• [HOW TO COMPLETE THIS TASK]:
The answer must consist of every line in the records that contains the word "track".
****************
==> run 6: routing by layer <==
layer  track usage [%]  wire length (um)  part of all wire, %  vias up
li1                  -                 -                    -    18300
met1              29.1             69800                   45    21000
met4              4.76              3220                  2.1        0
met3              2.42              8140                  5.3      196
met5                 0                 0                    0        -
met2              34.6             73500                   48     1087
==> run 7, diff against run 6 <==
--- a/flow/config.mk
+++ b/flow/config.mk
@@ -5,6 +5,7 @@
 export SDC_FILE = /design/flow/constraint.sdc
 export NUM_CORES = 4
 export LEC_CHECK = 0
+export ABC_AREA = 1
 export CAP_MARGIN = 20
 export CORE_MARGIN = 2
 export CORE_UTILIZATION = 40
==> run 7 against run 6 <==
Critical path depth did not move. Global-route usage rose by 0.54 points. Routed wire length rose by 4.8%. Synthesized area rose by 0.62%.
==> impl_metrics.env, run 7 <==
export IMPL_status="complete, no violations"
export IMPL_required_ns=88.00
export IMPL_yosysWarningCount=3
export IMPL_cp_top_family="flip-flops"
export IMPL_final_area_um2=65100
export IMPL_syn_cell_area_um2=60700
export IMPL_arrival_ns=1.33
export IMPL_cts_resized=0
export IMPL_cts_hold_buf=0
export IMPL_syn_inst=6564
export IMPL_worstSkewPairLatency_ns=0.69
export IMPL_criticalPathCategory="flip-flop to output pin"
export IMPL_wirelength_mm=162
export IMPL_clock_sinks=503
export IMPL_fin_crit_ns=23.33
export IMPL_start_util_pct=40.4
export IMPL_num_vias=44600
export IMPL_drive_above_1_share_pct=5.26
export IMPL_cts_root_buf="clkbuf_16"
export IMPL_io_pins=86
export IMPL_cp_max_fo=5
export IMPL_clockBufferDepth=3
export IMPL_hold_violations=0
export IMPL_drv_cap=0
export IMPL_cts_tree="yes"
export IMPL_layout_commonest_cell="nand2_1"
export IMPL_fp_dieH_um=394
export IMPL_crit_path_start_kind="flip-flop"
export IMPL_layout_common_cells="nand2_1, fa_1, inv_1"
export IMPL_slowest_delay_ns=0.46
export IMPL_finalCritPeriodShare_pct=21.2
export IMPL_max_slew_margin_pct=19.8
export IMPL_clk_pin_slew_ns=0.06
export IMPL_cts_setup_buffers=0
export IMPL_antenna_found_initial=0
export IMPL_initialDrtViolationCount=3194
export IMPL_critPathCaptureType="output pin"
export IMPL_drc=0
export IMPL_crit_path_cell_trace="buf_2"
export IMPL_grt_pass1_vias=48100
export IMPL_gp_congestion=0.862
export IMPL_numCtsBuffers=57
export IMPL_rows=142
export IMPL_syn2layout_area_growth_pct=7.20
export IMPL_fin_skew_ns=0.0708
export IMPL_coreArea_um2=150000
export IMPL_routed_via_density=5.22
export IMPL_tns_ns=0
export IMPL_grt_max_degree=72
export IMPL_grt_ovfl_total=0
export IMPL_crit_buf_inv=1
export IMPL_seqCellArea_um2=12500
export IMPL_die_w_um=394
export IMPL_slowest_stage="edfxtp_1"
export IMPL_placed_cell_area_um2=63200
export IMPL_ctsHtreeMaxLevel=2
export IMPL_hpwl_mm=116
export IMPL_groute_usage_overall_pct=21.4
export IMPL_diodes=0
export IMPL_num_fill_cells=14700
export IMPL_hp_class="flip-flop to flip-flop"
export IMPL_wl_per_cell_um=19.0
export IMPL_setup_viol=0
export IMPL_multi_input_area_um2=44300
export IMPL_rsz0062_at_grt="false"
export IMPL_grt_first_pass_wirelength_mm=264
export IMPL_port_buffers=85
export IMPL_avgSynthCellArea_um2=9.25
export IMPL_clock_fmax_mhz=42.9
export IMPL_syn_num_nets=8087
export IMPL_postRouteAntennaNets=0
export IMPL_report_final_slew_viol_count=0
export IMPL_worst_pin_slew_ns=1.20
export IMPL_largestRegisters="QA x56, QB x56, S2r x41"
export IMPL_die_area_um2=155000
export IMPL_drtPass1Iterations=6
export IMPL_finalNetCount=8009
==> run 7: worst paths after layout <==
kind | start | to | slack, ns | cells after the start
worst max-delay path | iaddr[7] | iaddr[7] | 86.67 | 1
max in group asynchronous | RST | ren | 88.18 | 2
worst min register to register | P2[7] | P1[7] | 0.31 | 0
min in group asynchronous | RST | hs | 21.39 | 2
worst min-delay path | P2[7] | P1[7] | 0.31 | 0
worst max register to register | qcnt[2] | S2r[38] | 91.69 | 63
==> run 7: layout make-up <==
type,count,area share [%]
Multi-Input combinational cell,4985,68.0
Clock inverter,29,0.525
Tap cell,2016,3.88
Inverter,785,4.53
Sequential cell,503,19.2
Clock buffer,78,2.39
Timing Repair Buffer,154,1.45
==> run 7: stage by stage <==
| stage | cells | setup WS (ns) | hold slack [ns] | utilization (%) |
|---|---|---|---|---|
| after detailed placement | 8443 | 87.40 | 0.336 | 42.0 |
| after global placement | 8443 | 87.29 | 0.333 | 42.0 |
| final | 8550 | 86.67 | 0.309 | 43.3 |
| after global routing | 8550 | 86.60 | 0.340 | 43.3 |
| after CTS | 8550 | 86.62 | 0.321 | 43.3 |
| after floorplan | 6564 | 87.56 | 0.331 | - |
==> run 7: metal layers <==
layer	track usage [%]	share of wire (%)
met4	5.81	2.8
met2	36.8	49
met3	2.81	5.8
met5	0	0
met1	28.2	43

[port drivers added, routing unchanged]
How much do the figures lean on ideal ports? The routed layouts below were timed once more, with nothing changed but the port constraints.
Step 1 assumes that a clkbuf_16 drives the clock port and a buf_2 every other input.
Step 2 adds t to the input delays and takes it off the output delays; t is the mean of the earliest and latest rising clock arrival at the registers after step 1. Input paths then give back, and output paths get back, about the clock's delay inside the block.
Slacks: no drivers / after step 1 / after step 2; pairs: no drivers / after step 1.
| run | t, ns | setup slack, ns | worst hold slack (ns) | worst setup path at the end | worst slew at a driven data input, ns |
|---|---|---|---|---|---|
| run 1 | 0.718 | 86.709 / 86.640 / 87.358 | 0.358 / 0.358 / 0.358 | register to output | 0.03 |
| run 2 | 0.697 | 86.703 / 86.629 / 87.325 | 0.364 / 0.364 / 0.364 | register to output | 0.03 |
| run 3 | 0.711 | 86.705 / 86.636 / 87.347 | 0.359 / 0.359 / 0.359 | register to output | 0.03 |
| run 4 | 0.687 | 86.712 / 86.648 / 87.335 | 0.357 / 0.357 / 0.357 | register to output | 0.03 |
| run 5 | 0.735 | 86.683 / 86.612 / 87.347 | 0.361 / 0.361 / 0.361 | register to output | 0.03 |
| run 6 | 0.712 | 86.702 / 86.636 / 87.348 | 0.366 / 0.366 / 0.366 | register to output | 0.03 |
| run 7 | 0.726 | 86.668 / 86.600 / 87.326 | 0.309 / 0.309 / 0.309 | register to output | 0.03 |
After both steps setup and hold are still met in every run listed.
This is an optimization exercise on Yosys and OpenROAD, whose aim is small area, not a production implementation. The RTL was checked by simulation tests, not by an equivalence proof against the original design. The clock port is modelled as an ideal driver, which makes a skipped or thinned clock tree look cheaper than it is; a real chip needs a root buffer or a tree. No activity file was given, so power comes from the tool's default toggle rates.

Design uart_main, start of the top module:
module uart_main(
     input logic clk_in,
     input logic  reset,
     input logic [1:0]S,
     input logic Load,
     input logic [7:0]data_board,
     output logic serial_out,
     input logic serial_in,
     output logic [7:0]register
   );
export LEC_CHECK = 0
export CAP_MARGIN = 20
export CORE_MARGIN = 2
export CORE_UTILIZATION = 40
export CTS_BUF_LIST = sky130_fd_sc_hd__clkbuf_8
export CTS_CLUSTER_DIAMETER = 500
export CTS_CLUSTER_SIZE = 100
export SLEW_MARGIN = 20
create_clock -name core_clock -period 10.0 [get_ports {clk_in}]
run.sh (not shown) runs the stock make flow with config.mk's settings and CLKGATE_MAP_FILE= SYNTH_SCRIPT=/design/flow/synth_recipe.tcl, a recipe that flattens the netlist after the stock synthesis.
The first run passed the timing, DRC and antenna checks.
Then changed:
==> flow/flow/run.sh (new file) <==
#!/bin/bash
# Standard ORFS flow with smaller port buffers and a flatter clock tree.
bash standard.sh \
  BUFFER_PORTS_ARGS="-buffer_cell sky130_fd_sc_hd__buf_1" \
  CTS_ARGS="-sink_clustering_enable -repair_clock_nets -dont_use_dummy_load -buf_list sky130_fd_sc_hd__clkbuf_16 -root_buf sky130_fd_sc_hd__clkbuf_16 -sink_clustering_size 100 -sink_clustering_max_diameter 500" \
  finish > standard.log 2>&1
==> flow/standard.sh (new file) <==
#!/bin/bash
# synth_recipe.tcl (not shown) runs the flow's synth.tcl, then flattens the netlist and writes it again
# the make line also repeats each setting of config.mk as NAME=value (left out here)
make -C /OpenROAD-flow-scripts/flow DESIGN_CONFIG=/design/flow/config.mk WORK_HOME=/design/flow/orfs CLKGATE_MAP_FILE= SYNTH_SCRIPT=/design/flow/synth_recipe.tcl "${@:-finish}"
--- a/flow/config.mk
+++ b/flow/config.mk
@@ -9,6 +9,3 @@
 export CORE_MARGIN = 2
 export CORE_UTILIZATION = 40
-export CTS_BUF_LIST = sky130_fd_sc_hd__clkbuf_8
-export CTS_CLUSTER_DIAMETER = 500
-export CTS_CLUSTER_SIZE = 100
 export SLEW_MARGIN = 20
removed: flow/run.sh
The new run passed the timing, DRC and antenna checks.
Non-clock buffer count is unchanged.
Die area stays the same.
Cell count came out lower by a few percent.
Sequential share of layout area is higher by 2.1 points.
Total power is higher slightly.
Routed wire length barely changes.
Combinational power came out lower by a few percent.
Clock power went up by a few percent.
Then changed:
==> flow/run.sh (new file) <==
#!/bin/bash
# synth_recipe.tcl (not shown) runs the flow's synth.tcl, then flattens the netlist and writes it again
# the make line also repeats each setting of config.mk as NAME=value (left out here)
make -C /OpenROAD-flow-scripts/flow DESIGN_CONFIG=/design/flow/config.mk WORK_HOME=/design/flow/orfs CLKGATE_MAP_FILE= SYNTH_SCRIPT=/design/flow/synth_recipe.tcl finish
removed: flow/flow/run.sh
removed: flow/standard.sh
What happened: Final cell count came out higher by 2.2%. Synthesized cell count stays the same. Count of clock-buffer cells in the layout goes up by 2.
Then changed:
==> flow/flow/run.sh (new file) <==
#!/bin/bash
# Standard ORFS flow, with buf_1 port buffers and a one-level clock tree (flow/cts_clusters.tcl).
export CLK_BUF=sky130_fd_sc_hd__clkbuf_8
export CLK_CLUSTERS=4
bash standard.sh \
  BUFFER_PORTS_ARGS="-buffer_cell sky130_fd_sc_hd__buf_1" \
  PRE_CTS_TCL="$PWD/flow/cts_clusters.tcl" \
  finish > standard.log 2>&1
==> flow/flow/cts_clusters.tcl (new file) <==
# Sourced by ORFS cts.tcl before clock tree synthesis (PRE_CTS_TCL).
# The design has a few dozen flip-flops: instead of an H-tree, split the clock sinks into
# CLK_CLUSTERS (1, 2 or 4) groups by position and drive each group from one clock buffer of
# type CLK_BUF placed at the group's centroid. The buffers are alike and their loads similar,
# so every register sees about the same clock arrival.
rename clock_tree_synthesis orfs_clock_tree_synthesis

proc cts_split { items key } {
  # split a list of {iterm x y} in two halves by coordinate key (1 = x, 2 = y)
  set s [lsort -integer -index $key $items]
  set h [expr {[llength $s] / 2}]
  return [list [lrange $s 0 [expr {$h - 1}]] [lrange $s $h end]]
}

proc clock_tree_synthesis { args } {
  set block [ord::get_db_block]
  set master [[ord::get_db] findMaster $::env(CLK_BUF)]
  set port_net [$block findNet clk_in]
  set items {}
  foreach iterm [$port_net getITerms] {
    set loc [[$iterm getInst] getLocation]
    lappend items [list $iterm [lindex $loc 0] [lindex $loc 1]]
  }
  set groups [list $items]
  set nclust $::env(CLK_CLUSTERS)
  if { $nclust >= 2 } { set groups [cts_split $items 1] }
  if { $nclust >= 4 } {
    set g {}
    foreach grp $groups { lappend g {*}[cts_split $grp 2] }
    set groups $g
  }
  $port_net setSigType CLOCK
  set i 0
  foreach grp $groups {
    set buf [odb::dbInst_create $block $master clkbuf_leaf_$i]
    set net [odb::dbNet_create $block clknet_leaf_$i]
    $net setSigType CLOCK
    set sx 0
    set sy 0
    foreach it $grp {
      set iterm [lindex $it 0]
      $iterm disconnect
      $iterm connect $net
      set sx [expr {$sx + [lindex $it 1]}]
      set sy [expr {$sy + [lindex $it 2]}]
    }
    set n [llength $grp]
    [$buf findITerm A] connect $port_net
    [$buf findITerm X] connect $net
    $buf setLocation [expr {int($sx / $n)}] [expr {int($sy / $n)}]
    $buf setPlacementStatus PLACED
    puts "clock buffer clkbuf_leaf_$i ($::env(CLK_BUF)) drives $n sinks"
    incr i
  }
}
==> flow/standard.sh (new file) <==
#!/bin/bash
# synth_recipe.tcl (not shown) runs the flow's synth.tcl, then flattens the netlist and writes it again
# the make line also repeats each setting of config.mk as NAME=value (left out here)
make -C /OpenROAD-flow-scripts/flow DESIGN_CONFIG=/design/flow/config.mk WORK_HOME=/design/flow/orfs CLKGATE_MAP_FILE= SYNTH_SCRIPT=/design/flow/synth_recipe.tcl "${@:-finish}"
removed: flow/run.sh
Outcome: Setup slack is better by 550 ps. Wire length decreases by 2.9%. Clock skew stays flat.
In the fourth run of this note the design's own scripts or RTL, not TritonCTS, make the clock network.

* * *

uart_main, a different RTL version from the one above (not shown whole).
Size: about 220 cells after synthesis, ~23 I/O pins, roughly 2100 um2 of cells after synthesis.
==> flow/config.mk <==
export PLATFORM = sky130hd
export DESIGN_NAME = uart_main
export DESIGN_NICKNAME = uart_main
export VERILOG_FILES = /design/flow/design.v
export SDC_FILE = /design/flow/constraint.sdc
export NUM_CORES = 4
export LEC_CHECK = 0
export CAP_MARGIN = 20
export CORE_MARGIN = 2
export CORE_UTILIZATION = 40
export SLEW_MARGIN = 20
==> flow/constraint.sdc <==
create_clock -name core_clock -period 10.0 [get_ports {clk_in}]
set_input_delay 2.0000 -clock core_clock [delete_from_list [all_inputs] [get_ports {clk_in}]]
set_output_delay 2.0000 -clock core_clock [all_outputs]
set_load 0.01 [all_outputs]
standard.sh (not shown) runs the stock make flow with config.mk's settings and CLKGATE_MAP_FILE= SYNTH_SCRIPT=/design/flow/synth_recipe.tcl, a recipe that flattens the netlist after the stock synthesis.
==> flow/flow/run.sh <==
#!/bin/bash
# Layout flow: the standard ORFS flow (standard.sh), with its synthesis unchanged, except that
#  - the combinational logic of the synthesized netlist is re-mapped for area by ABC
#    (flow/resynth.sh); every flip-flop keeps its instance name, cell type and connections;
#  - ports are buffered with buf_1 instead of the default port buffer;
#  - before CTS, flow/cts_hook.tcl gives the logic the smallest cells of the same function
#    and builds a one-level clock tree of CLK_CLUSTERS clock buffers in place of the H-tree.
# Logs: standard_synth.log and standard.log (make), resynth/ (yosys), orfs/logs (each step).
set -euo pipefail
export CLK_BUF=sky130_fd_sc_hd__clkbuf_8
export CLK_CLUSTERS=3
R=$PWD/orfs/results/sky130hd/uart_main/base
bash standard.sh synth > standard_synth.log 2>&1
cp $R/1_2_yosys.v $R/1_2_yosys_standard.v
bash flow/resynth.sh $R/1_2_yosys_standard.v $R/1_2_yosys.v $PWD > resynth.log 2>&1
bash standard.sh \
  BUFFER_PORTS_ARGS="-buffer_cell sky130_fd_sc_hd__buf_1" \
  PRE_CTS_TCL="$PWD/flow/cts_hook.tcl" \
  finish > standard.log 2>&1
Other scripts of this flow, unchanged in this note and not shown: flow/flow/cts_clusters.tcl, flow/flow/cts_hook.tcl, flow/flow/downsize.tcl, flow/flow/resynth.sh
The baseline finished clean.
Next try:
--- a/flow/config.mk
+++ b/flow/config.mk
@@ -10,2 +10,3 @@
 export CORE_UTILIZATION = 40
+export GPL_TIMING_DRIVEN = 0
 export SLEW_MARGIN = 20
Effect:
- register-to-register slack stays flat
- via count falls by 1.1%
- global-route usage falls by 0.25 points
- worst hold slack gets worse by 0.011 ns
- first-iteration DRC count rises by 6.4%
- routed wire length falls by 3.8%
- synthesized area is unchanged
- clock skew stays flat
- die area does not change
- cell area falls by 0.33%
- sequential power barely changes
No run of this note takes its clock network from TritonCTS; it comes from the design's own scripts or RTL.

## separate check: timing with driven ports
No port has a modelled driver above. Below, the same layouts with a new extraction and two added sets of constraints.
Step 1 sets driving cells, clkbuf_16 on the clock port and buf_2 on the other inputs (assumed; they add their load-dependent delay and slew).
Step 2 also shifts input and output timing later by t, the mid clock arrival at the registers, as if the neighbouring blocks saw the same clock.
Slacks: no drivers / after step 1 / after step 2; pairs: no drivers / after step 1.
| run | t (ns) | setup WS [ns] | hold slack, ns | latest minus earliest clock arrival (ns) | pins driven straight from the clock port |
|---|---|---|---|---|---|
| the first run of note 1 | 0.355 | 5.988 / 5.960 / 6.316 | 0.389 / 0.389 / 0.389 | 0.010 / 0.011 | 1 |
| the second run of note 1 | 0.347 | 6.394 / 6.361 / 6.707 | 0.379 / 0.379 / 0.379 | 0.020 / 0.019 | 1 |
| the third run of note 1 | 0.355 | 5.988 / 5.961 / 6.316 | 0.389 / 0.389 / 0.389 | 0.010 / 0.011 | 1 |
| the fourth run of note 1 | 0.207 | 6.541 / 6.483 / 6.690 | 0.389 / 0.389 / 0.389 | 0.016 / 0.016 | 4 |
| the first run of note 2 | 0.210 | 5.627 / 5.654 / 5.444 | 0.452 / 0.452 / 0.452 | 0.009 / 0.009 | 3 |
| the second run of note 2 | 0.208 | 5.697 / 5.724 / 5.516 | 0.441 / 0.441 / 0.441 | 0.010 / 0.010 | 3 |
After both steps setup and hold are still met in every run listed. For the first run of note 2, which loses most, drivers alone change the setup slack by +0.027 ns; drivers and shift together by -0.183 ns.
****************
• [RESPONSE TO THIS TASK]:
layer  track usage [%]  wire length (um)  part of all wire, %  vias up
layer	track usage [%]	share of wire (%)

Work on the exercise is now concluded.